The hacker successfully leaked the company’s source code associated with several internal tools, announcing this development through a post on the dark web.

According to reports from IntelBroker, the iPhone maker experienced a significant security breach, leading to this exposure. The threat actor claims to have obtained the source code for various internal tools, including AppleConnect SSO and AppleMacroPlugin.

While details about these tools are scarce, it is known that AppleConnect SSO is a system used for authentication, allowing employees to access specific applications within the network.

These systems are integrated with the company's database, providing a secure form of access to its resources.Within iOS, apps launched by employees can use AppleConnect SSO for login purposes, where users set up patterns instead of passcodes for easier access.

The threat actor has not provided further details, but it is speculated that this data might be for sale, although this remains unconfirmed. Importantly, such breaches are localized internally and do not affect the company’s customer data.
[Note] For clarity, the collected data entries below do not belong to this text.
## config.mk

```make
export PLATFORM = sky130hd
export DESIGN_NAME = fp_add_sequencer
export DESIGN_NICKNAME = d
export VERILOG_FILES = /design/src/rtl/fp_add_sequencer.sv
export SDC_FILE = /design/constraint.sdc
export NUM_CORES = 1
export LEC_CHECK = 0
export CORE_MARGIN = 2
export CORE_UTILIZATION = 30
export CTS_CLUSTER_SIZE = 12
export DETAILED_ROUTE_END_ITERATION = 6
export DONT_BUFFER_PORTS = 1
export HOLD_SLACK_MARGIN = 0.08
export SLEW_MARGIN = 20
export SYNTH_ARGS = -nofsm -noshare
export SYNTH_HDL_FRONTEND = slang
export SYNTH_SLANG_ARGS = --single-unit
export TNS_END_PERCENT = 5
```

## constraint.sdc

```tcl
create_clock -name clk -period 6.3 [get_ports clk]
set_input_delay 0.63 -clock clk [delete_from_list [all_inputs] [get_ports clk]]
set_output_delay 0.63 -clock clk [all_outputs]
set_load 0.005 [all_outputs]
```

## src/rtl/fp_add_sequencer.sv

```systemverilog
// Multi-cycle bfloat16-style adder controller. One operand pair at a time goes
// through CMP, ALIGN, ADD and an iterative NORM. Rounding is by truncation.
module fp_add_sequencer #(
  parameter int EXP_W = 8,
  parameter int MAN_W = 7
) (
  input  logic                     clk,
  input  logic                     rst_n,
  input  logic                     in_valid,
  output logic                     in_ready,
  input  logic [EXP_W+MAN_W:0]     in_x,
  input  logic [EXP_W+MAN_W:0]     in_y,
  output logic                     out_valid,
  input  logic                     out_ready,
  output logic [EXP_W+MAN_W:0]     out_sum,
  output logic                     busy
);

  localparam int MW = MAN_W + 1;  // mantissa with hidden one
  localparam int SW = MW + 1;     // sum with carry bit

  typedef struct packed {
    logic             sign;
    logic [EXP_W-1:0] exp;
    logic [MAN_W-1:0] man;
  } fp_t;

  typedef enum logic [2:0] {IDLE, CMP, ALIGN, ADD, NORM, DONE} state_t;

  state_t           state, state_nx;
  fp_t              x_q, y_q, p_q, q_q, res_q;
  logic [EXP_W-1:0] dist_q, exp_q;
  logic [MW-1:0]    pm_q, qm_q;
  logic [SW-1:0]    acc_q;
  logic             zero_hold;

  logic             x_zero, y_zero, any_zero, x_bigger, subtract;
  fp_t              bypass_res, norm_res;
  logic [MW-1:0]    qm_aligned;
  logic [SW-1:0]    add_res;
  logic             norm_finish;

  // NOTE: every signal written here gets a default first, so no path through
  // the block can leave one unassigned and infer a latch.
  always_comb begin
    x_zero      = (x_q.exp == '0);
    y_zero      = (y_q.exp == '0);
    any_zero    = x_zero | y_zero;
    x_bigger    = (x_q.exp > y_q.exp) || ((x_q.exp == y_q.exp) && (x_q.man >= y_q.man));
    bypass_res  = '0;
    if (!x_zero)      bypass_res = x_q;
    else if (!y_zero) bypass_res = y_q;

    qm_aligned = '0;
    if (dist_q < EXP_W'(MW)) qm_aligned = {1'b1, q_q.man} >> dist_q;

    subtract = (p_q.sign != q_q.sign);
    add_res  = subtract ? ({1'b0, pm_q} - {1'b0, qm_q})
                        : ({1'b0, pm_q} + {1'b0, qm_q});

    norm_finish   = 1'b1;
    norm_res      = '0;
    norm_res.sign = p_q.sign;
    if (acc_q[SW-1]) begin
      if (exp_q == ({EXP_W{1'b1}} - EXP_W'(1))) begin
        norm_res.exp = '1;
        norm_res.man = '0;
      end else begin
        norm_res.exp = exp_q + EXP_W'(1);
        norm_res.man = acc_q[MW-1:1];
      end
    end else if (acc_q[MW-1]) begin
      norm_res.exp = exp_q;
      norm_res.man = acc_q[MAN_W-1:0];
    end else if (exp_q == EXP_W'(1)) begin
      // Another left shift would reach exponent 0: underflow to +0.
      norm_res = '0;
    end else begin
      norm_finish = 1'b0;
    end

    state_nx = state;
    case (state)
      IDLE:  if (in_valid) state_nx = CMP;
      // The zero bypass holds CMP for one extra cycle before DONE.
      CMP:   state_nx = any_zero ? (zero_hold ? DONE : CMP) : ALIGN;
      ALIGN: state_nx = ADD;
      ADD:   state_nx = (add_res == '0) ? DONE : NORM;
      NORM:  if (norm_finish) state_nx = DONE;
      DONE:  if (out_ready) state_nx = IDLE;
      default: state_nx = IDLE;
    endcase
  end

  // NOTE: sequential state uses non-blocking assignments so every register
  // samples the pre-edge values, independent of statement order.
  // NOTE: only control state and the result are reset; the datapath registers
  // are always written before they are read within an operation.
  always_ff @(posedge clk) begin
    if (!rst_n) begin
      state     <= IDLE;
      res_q     <= '0;
      zero_hold <= 1'b0;
    end else begin
      state <= state_nx;
      case (state)
        IDLE: if (in_valid) begin
          x_q       <= in_x;
          y_q       <= in_y;
          zero_hold <= 1'b0;
        end
        CMP: begin
          p_q    <= x_bigger ? x_q : y_q;
          q_q    <= x_bigger ? y_q : x_q;
          dist_q <= x_bigger ? (x_q.exp - y_q.exp) : (y_q.exp - x_q.exp);
          if (any_zero) begin
            zero_hold <= 1'b1;
            res_q     <= bypass_res;
          end
        end
        ALIGN: begin
          pm_q  <= {1'b1, p_q.man};
          qm_q  <= qm_aligned;
          exp_q <= p_q.exp;
        end
        ADD: begin
          acc_q <= add_res;
          if (add_res == '0) res_q <= '0;
        end
        NORM: begin
          if (norm_finish) begin
            res_q <= norm_res;
          end else begin
            acc_q <= acc_q << 1;
            exp_q <= exp_q - EXP_W'(1);
          end
        end
        default: ;
      endcase
    end
  end

  assign in_ready  = (state == IDLE);
  assign busy      = (state != IDLE);
  assign out_valid = (state == DONE);
  assign out_sum   = res_q;

endmodule
```

### Word-level counts from Yosys, hierarchy flattened

Cells that the tools add are included.

* bits in read-only memories: 0
* input port bits: 36
* RAM bits: 0
* memories: 0
* flip-flop bits (word level): 116
* bits in latches: 0

* reductions and logical operators: 19
* $lt $le $gt $ge: 3
* mux-type cells: 33
* multiply operators: 0
* bitwise operators: 1
* div/mod/pow operators: 0
* equality and inequality tests: 15
* shifts and indexed selects: 1
* add/sub/neg operators: 6

Operators by type and width (count)
* $mux W16: 8
* $pmux W16 S3: 1
* $mux W15: 3
* $mux W9: 2
* $pmux W3 S6: 1
* $pmux W9 S2: 1
* $logic_not A8 Y1: 2
* $mux W8: 2
* $pmux W8 S2: 1
* $sub A8 B8 Y8: 2
* $mux W3: 5
* $reduce_and A3 Y1: 5
* $ne A2 B2 Y1 const B: 5
* $add A8 B8 Y9: 1
* $logic_not A9 Y1: 1
* $sub A8 B8 Y9: 1
* $add A8 B1 Y8 const B: 1
* $eq A8 B1 Y1 const B: 1
* $eq A8 B8 Y1: 1
* $eq A8 B8 Y1 const B: 1
* $gt A8 B8 Y1: 1
* $lt A8 B4 Y1 const B: 1
* $mux W1: 8
* $shr A8 B8 Y8: 1
* 16 further kinds: 22

### Logic depth before layout (Yosys ltp)

* word-level depth: 6
* mapped depth: 15
* gate-level depth less buffers: 14

### Least setup slack after synthesis

Ideal clock, no wire load.

* path kind: reg-to-reg
* start point: reg p_q[15] (netlist name)
* end point: reg res_q (netlist bit out_sum[0])
* path buffers: 1
* cell stages (with the launch flop): 13
* path slack: 3.270 ns
* clock period less this slack: 3.030 ns
* data required time: 6.177 ns
* data arrival time: 2.908 ns
* path through: edfxtp_1 xor2_1 nor2_1 xnor2_1 ha_1 or2_2 o21ai_0 xnor2_1 nor3b_1 a31oi_1 a2111oi_4 clkbuf_2 o21ai_0

* longest elaborated chain between the ends: 5

RTL lines
* start: declaration: RTL line 31 `fp_t x_q, y_q, p_q, q_q, res_q;`
* start signal: assignment: RTL line 113 `p_q <= x_bigger ? x_q : y_q;`
* $ne A1 B1 Y1: RTL line 57 `subtract = (p_q.sign != q_q.sign);`
* $mux W9: RTL line 58 `add_res = subtract ? ({1'b0, pm_q} - {1'b0, qm_q})`
* $logic_not A9 Y1: RTL line 128 `if (add_res == '0) res_q <= '0;`
* $ne A2 B2 Y1 (no line)
* $reduce_and A4 Y1 (no line)
* end signal: assignment: RTL line 118 `res_q <= bypass_res;`
* end signal: assignment: RTL line 132 `res_q <= norm_res;`
* end: declaration: RTL line 31

Every way passes these cells.
A chain may end at the register's enable or synchronous reset.

### Worst setup path in the final report

* start point: reg p_q[15] (netlist name)
* end point: reg res_q (netlist bit out_sum[12])

The elaborated chain is that of the path after synthesis.

==> run_summary.xml <==
<?xml version="1.0" encoding="UTF-8"?>
<metrics>
  <group name="pwr">
    <metric name="intPower" unit="mW">1.56</metric>
    <metric name="power.sequential.fraction" unit="%">43.9</metric>
    <metric name="p_sw_share" unit="%">27.1</metric>
    <metric name="irDropWorstVdd" unit="mV">0.173</metric>
    <metric name="power" unit="mW">2.15</metric>
    <metric name="power_leakage" unit="nW">2.62</metric>
    <metric name="power.switching" unit="mW">0.582</metric>
    <metric name="clockPowerShare" unit="%">42.0</metric>
    <metric name="power_per_cell_area" unit="nW/µm²">295</metric>
    <metric name="p_comb_share" unit="%">14.0</metric>
  </group>
  <group name="synth">
    <metric name="xor_xnor_share_of_the_synthesized_area" unit="%">3.53</metric>
    <metric name="async_reset_ff_share" unit="%">0</metric>
    <metric name="postSynthRegisterBits" unit="">116</metric>
    <metric name="post_synth_fa_ha_maj_area_fraction" unit="%">7.52</metric>
    <metric name="synthesis.area_per_instance" unit="µm²">10.3</metric>
    <metric name="seq_area_frac_synth" unit="%">50.8</metric>
    <metric name="synth_top_family_by_area" unit="">simple AND/OR/NAND/NOR gates</metric>
    <metric name="synthesized_nets" unit="">702</metric>
    <metric name="synth_compound_gate_area_share" unit="%">14.9</metric>
    <metric name="synth.distinct_cells" unit="">55</metric>
    <metric name="post-synth-top-count-cell" unit="">edfxtp_1</metric>
    <metric name="ys_top_cells_by_area" unit="">edfxtp_1 (45%), ha_1 (6.6%), dfxtp_1 (6.2%), o21ai_0 (4.7%), nand2_1 (3.8%)</metric>
    <metric name="synth-simple-area-share" unit="%">15.3</metric>
    <metric name="number_of_flops_mapped_to_enable_cells_by_yosys" unit="">96</metric>
    <metric name="post-synth-top-area-fraction" unit="%">44.6</metric>
    <metric name="synth_top_cells_by_count" unit="">edfxtp_1 (96), nand2_1 (66), o21ai_0 (61)</metric>
    <metric name="synth_mux_area_share" unit="%">3.37</metric>
    <metric name="yosysWarningCount" unit="">0</metric>
    <metric name="syn-instance-count" unit="">629</metric>
    <metric name="yosys_most_used_dff" unit="">edfxtp_1</metric>
    <metric name="synth_top_area_cell" unit="">edfxtp_1</metric>
    <metric name="synth.cell_area" unit="µm²">6460</metric>
  </group>
  <group name="clocking">
    <metric name="clkTransAtPathRegs" unit="ns">0.06</metric>
    <metric name="insertion_delay" unit="ns">0.42</metric>
    <metric name="cts_root_buffer" unit="">clkbuf_16</metric>
    <metric name="sinks_on_the_clock_net" unit="">116</metric>
    <metric name="post_cts_resized" unit="">0</metric>
    <metric name="h-tree-depth" unit="">4</metric>
    <metric name="clock_path_buffers" unit="">2</metric>
    <metric name="post_cts_buffers" unit="">0</metric>
    <metric name="number_of_hold_repair_buffers_added_at_the_cts_stage" unit="">0</metric>
    <metric name="cts_buffers" unit="">17</metric>
    <metric name="clock_tree_from_tritoncts" unit="">built</metric>
  </group>
  <group name="global_routing">
    <metric name="grt_start_max_net_pins" unit="">51</metric>
    <metric name="first_global_vias" unit="">4328</metric>
    <metric name="global_route_wire_length_before_repair" unit="µm">23300</metric>
    <metric name="global_route.overflow_total" unit="">0</metric>
    <metric name="antenna_found_initial" unit="">0</metric>
    <metric name="grt.total_usage" unit="%">13.5</metric>
  </group>
  <group name="detailed_routing">
    <metric name="drt.antenna.violating_nets" unit="">0</metric>
    <metric name="route.detailed.drc" unit="">0</metric>
    <metric name="wirelength" unit="µm">14700</metric>
    <metric name="avgViaCountPerCell" unit="">5.06</metric>
    <metric name="drt_first_iter_violations" unit="">419</metric>
    <metric name="detailroute.via_count" unit="">4600</metric>
    <metric name="detailed_router_iteration_count_before_antenna_repair" unit="">5</metric>
    <metric name="detail_route.wl_per_cell" unit="µm">16.2</metric>
  </group>
  <group name="sta">
    <metric name="worst_slew_pin_slew" unit="ns">1.00</metric>
    <metric name="final.period_utilization" unit="%">52.8</metric>
    <metric name="timing.max_slew.rel_slack" unit="%">33.0</metric>
    <metric name="finalHoldViolCount" unit="">0</metric>
    <metric name="timing.clock.skew" unit="ns">0.0138</metric>
    <metric name="setup_tns" unit="ns">0</metric>
    <metric name="grt_setup_unrepaired" unit="">false</metric>
    <metric name="setup_viol" unit="">0</metric>
    <metric name="achievable-frequency" unit="MHz">301</metric>
    <metric name="post-route-min-period" unit="ns">3.33</metric>
    <metric name="maxSlewViolCount" unit="">0</metric>
  </group>
  <group name="worst_hold_path">
    <metric name="min-delay-start" unit="">in_x[5]</metric>
    <metric name="worst_hold_path_type" unit="">in2reg</metric>
    <metric name="worstHoldEndpoint" unit="">x_q[5]$_DFFE_PP_</metric>
    <metric name="hold_depth" unit="">0</metric>
  </group>
  <group name="final_layout">
    <metric name="ratio_of_cells_with_drive_above_1_in_the_final_layout" unit="%">9.46</metric>
    <metric name="design.final.nets" unit="">694</metric>
    <metric name="antenna_cells" unit="">0</metric>
    <metric name="area_growth_syn_to_layout" unit="%">12.6</metric>
  </group>
  <group name="placed_design">
    <metric name="detailedPlacementHpwl" unit="µm">10800</metric>
    <metric name="buffer_ports.inserted" unit="">0</metric>
    <metric name="finalWeightedCongestion" unit="">0.851</metric>
  </group>
  <group name="setup_path">
    <metric name="crit_path_max_fanout" unit="">32</metric>
    <metric name="criticalPathCategory" unit="">reg2reg</metric>
    <metric name="worst_ep_arrival_time" unit="ns">3.67</metric>
    <metric name="worst-endpoint-required" unit="ns">6.64</metric>
    <metric name="cp-start-kind" unit="">flip-flop</metric>
    <metric name="worstReg2RegEnd" unit="">out_sum[12]$_SDFFE_PN0P_</metric>
    <metric name="critical_path.reg2reg.startpoint" unit="">p_q[15]$_DFFE_PP_</metric>
    <metric name="reg2regPathDepth" unit="">13</metric>
    <metric name="ff2ff_setup_slack" unit="ns">2.97</metric>
    <metric name="endpoint_kind" unit="">flip-flop</metric>
    <metric name="worst_setup_path_startpoint" unit="">p_q[15]$_DFFE_PP_</metric>
  </group>
  <group name="die">
    <metric name="design.core.area" unit="µm²">21100</metric>
    <metric name="std_cell_rows" unit="">53</metric>
    <metric name="initial_utilization" unit="%">30.6</metric>
    <metric name="dieWidth" unit="µm">151</metric>
    <metric name="boundaryPins" unit="">55</metric>
    <metric name="die-height" unit="µm">151</metric>
    <metric name="dieArea" unit="µm²">22700</metric>
  </group>
  <group name="status">
    <metric name="run_status" unit="">finished, final reports clean</metric>
  </group>
  <group name="job">
    <metric name="max_cap_violations" unit="">0</metric>
  </group>
</metrics>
A source familiar with these matters noted that dark web forums have strong vetting processes to filter out scammers attempting to sell leaked content. However, IntelBroker has managed to navigate these processes and has a reputation for successfully doing so.

This group has a history of hacking attempts, including attacks on American governmental institutions and websites, demonstrating its capabilities. Apple has yet to release a statement regarding this breach and the theft of its source code.